Is it possible to use concurrently binary boost libraries from different releases?
With a bit of luck (and a lot of care) you can probably get away with using entirely new headers. For almost anything else, it could get ugly in a hurry, because some parts of Boost refer to other parts, and if some v. 1.33 code accidentally loads a v. 1.43 header for its dependency, there's a pretty good chance you're going to get some problems as a result -- about the best you can hope for is a quick, clean death (crash) at that point, but you might easily get much worse (e.g., silent data corruption).
NO -- never do this!
It is impossible, you'll likely to get accidental crashes.

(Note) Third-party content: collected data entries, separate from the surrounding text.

File: config.mk
export PLATFORM = sky130hd
export DESIGN_NAME = pt_walker
export DESIGN_NICKNAME = d
export VERILOG_FILES = /design/src/rtl/pt_walk_pkg.sv /design/src/rtl/pt_canon_chk.sv /design/src/rtl/pt_entry_addr.sv /design/src/rtl/pt_leaf_compose.sv /design/src/rtl/pt_walker.sv
export SDC_FILE = /design/constraint.sdc
export NUM_CORES = 1
export LEC_CHECK = 0
export BUFFER_PORTS_ARGS = -buffer_cell sky130_fd_sc_hd__buf_2
export CAP_MARGIN = 0
export CELL_PAD_IN_SITES_DETAIL_PLACEMENT = 0
export CELL_PAD_IN_SITES_GLOBAL_PLACEMENT = 1
export CORE_ASPECT_RATIO = 1.5
export CORE_MARGIN = 2
export CORE_UTILIZATION = 39
export CTS_BUF_LIST = sky130_fd_sc_hd__clkbuf_4 sky130_fd_sc_hd__clkbuf_8 sky130_fd_sc_hd__clkbuf_16
export DETAILED_ROUTE_END_ITERATION = 7
export MAX_ROUTING_LAYER = met4
export PLACE_DENSITY = 0.93
export SYNTH_ARGS = -nofsm -noshare
export SYNTH_HDL_FRONTEND = slang
export SYNTH_HIERARCHICAL = 1
export SYNTH_SLANG_ARGS = --single-unit
File: constraint.sdc
create_clock -name clk -period 2.6 [get_ports clk]
set_clock_uncertainty 0.1 [all_clocks]
set_input_delay 0.13 -clock clk [delete_from_list [all_inputs] [get_ports clk]]
set_output_delay 0.13 -clock clk [all_outputs]
set_load 0.05 [all_outputs]
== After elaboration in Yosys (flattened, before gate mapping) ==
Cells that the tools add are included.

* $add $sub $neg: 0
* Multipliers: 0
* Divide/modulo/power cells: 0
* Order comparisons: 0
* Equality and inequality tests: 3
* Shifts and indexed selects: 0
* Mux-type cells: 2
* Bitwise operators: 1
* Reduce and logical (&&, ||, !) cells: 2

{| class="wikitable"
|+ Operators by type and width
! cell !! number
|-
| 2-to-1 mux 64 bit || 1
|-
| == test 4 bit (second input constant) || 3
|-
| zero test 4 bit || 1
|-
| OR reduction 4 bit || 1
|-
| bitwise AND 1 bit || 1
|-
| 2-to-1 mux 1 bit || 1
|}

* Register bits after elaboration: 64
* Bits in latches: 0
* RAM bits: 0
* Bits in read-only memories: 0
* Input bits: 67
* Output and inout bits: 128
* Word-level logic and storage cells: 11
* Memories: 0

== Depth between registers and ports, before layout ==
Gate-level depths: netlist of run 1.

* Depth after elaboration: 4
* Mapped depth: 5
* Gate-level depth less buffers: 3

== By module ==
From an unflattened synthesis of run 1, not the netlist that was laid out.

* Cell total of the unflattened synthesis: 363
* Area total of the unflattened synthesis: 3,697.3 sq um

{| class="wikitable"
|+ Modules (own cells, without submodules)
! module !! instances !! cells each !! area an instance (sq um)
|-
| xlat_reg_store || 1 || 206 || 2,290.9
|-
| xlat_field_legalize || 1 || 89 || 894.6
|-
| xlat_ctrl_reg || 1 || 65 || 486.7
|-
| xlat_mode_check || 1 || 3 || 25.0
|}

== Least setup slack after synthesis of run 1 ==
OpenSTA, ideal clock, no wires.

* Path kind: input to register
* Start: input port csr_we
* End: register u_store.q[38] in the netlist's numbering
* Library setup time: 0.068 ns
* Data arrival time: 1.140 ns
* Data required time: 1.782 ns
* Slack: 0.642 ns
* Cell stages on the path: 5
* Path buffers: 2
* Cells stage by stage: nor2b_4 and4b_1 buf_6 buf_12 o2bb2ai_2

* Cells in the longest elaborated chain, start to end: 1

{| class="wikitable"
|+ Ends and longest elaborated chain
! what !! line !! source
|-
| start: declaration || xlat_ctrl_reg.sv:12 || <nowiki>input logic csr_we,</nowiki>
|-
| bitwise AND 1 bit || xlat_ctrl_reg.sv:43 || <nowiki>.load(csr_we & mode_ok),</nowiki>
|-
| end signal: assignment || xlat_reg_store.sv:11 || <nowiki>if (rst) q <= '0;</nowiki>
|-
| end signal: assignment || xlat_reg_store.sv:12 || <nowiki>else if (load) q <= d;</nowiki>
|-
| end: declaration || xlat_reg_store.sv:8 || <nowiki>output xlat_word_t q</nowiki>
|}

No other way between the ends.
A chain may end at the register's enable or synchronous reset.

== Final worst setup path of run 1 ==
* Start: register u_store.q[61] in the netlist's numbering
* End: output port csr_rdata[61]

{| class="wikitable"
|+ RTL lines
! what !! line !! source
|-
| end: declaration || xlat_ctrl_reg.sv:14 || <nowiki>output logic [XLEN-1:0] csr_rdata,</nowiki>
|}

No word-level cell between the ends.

The only way to get it done correctly is using namespace renaming: i.e. create alternative boost version placed in different namespace.
Latest version of BCP provides this option. So you will use something like boost_1_43 instead of boost. But it will be quite transparent for you. But you should still be aware of that you can't use two versions of boost in same cpp file.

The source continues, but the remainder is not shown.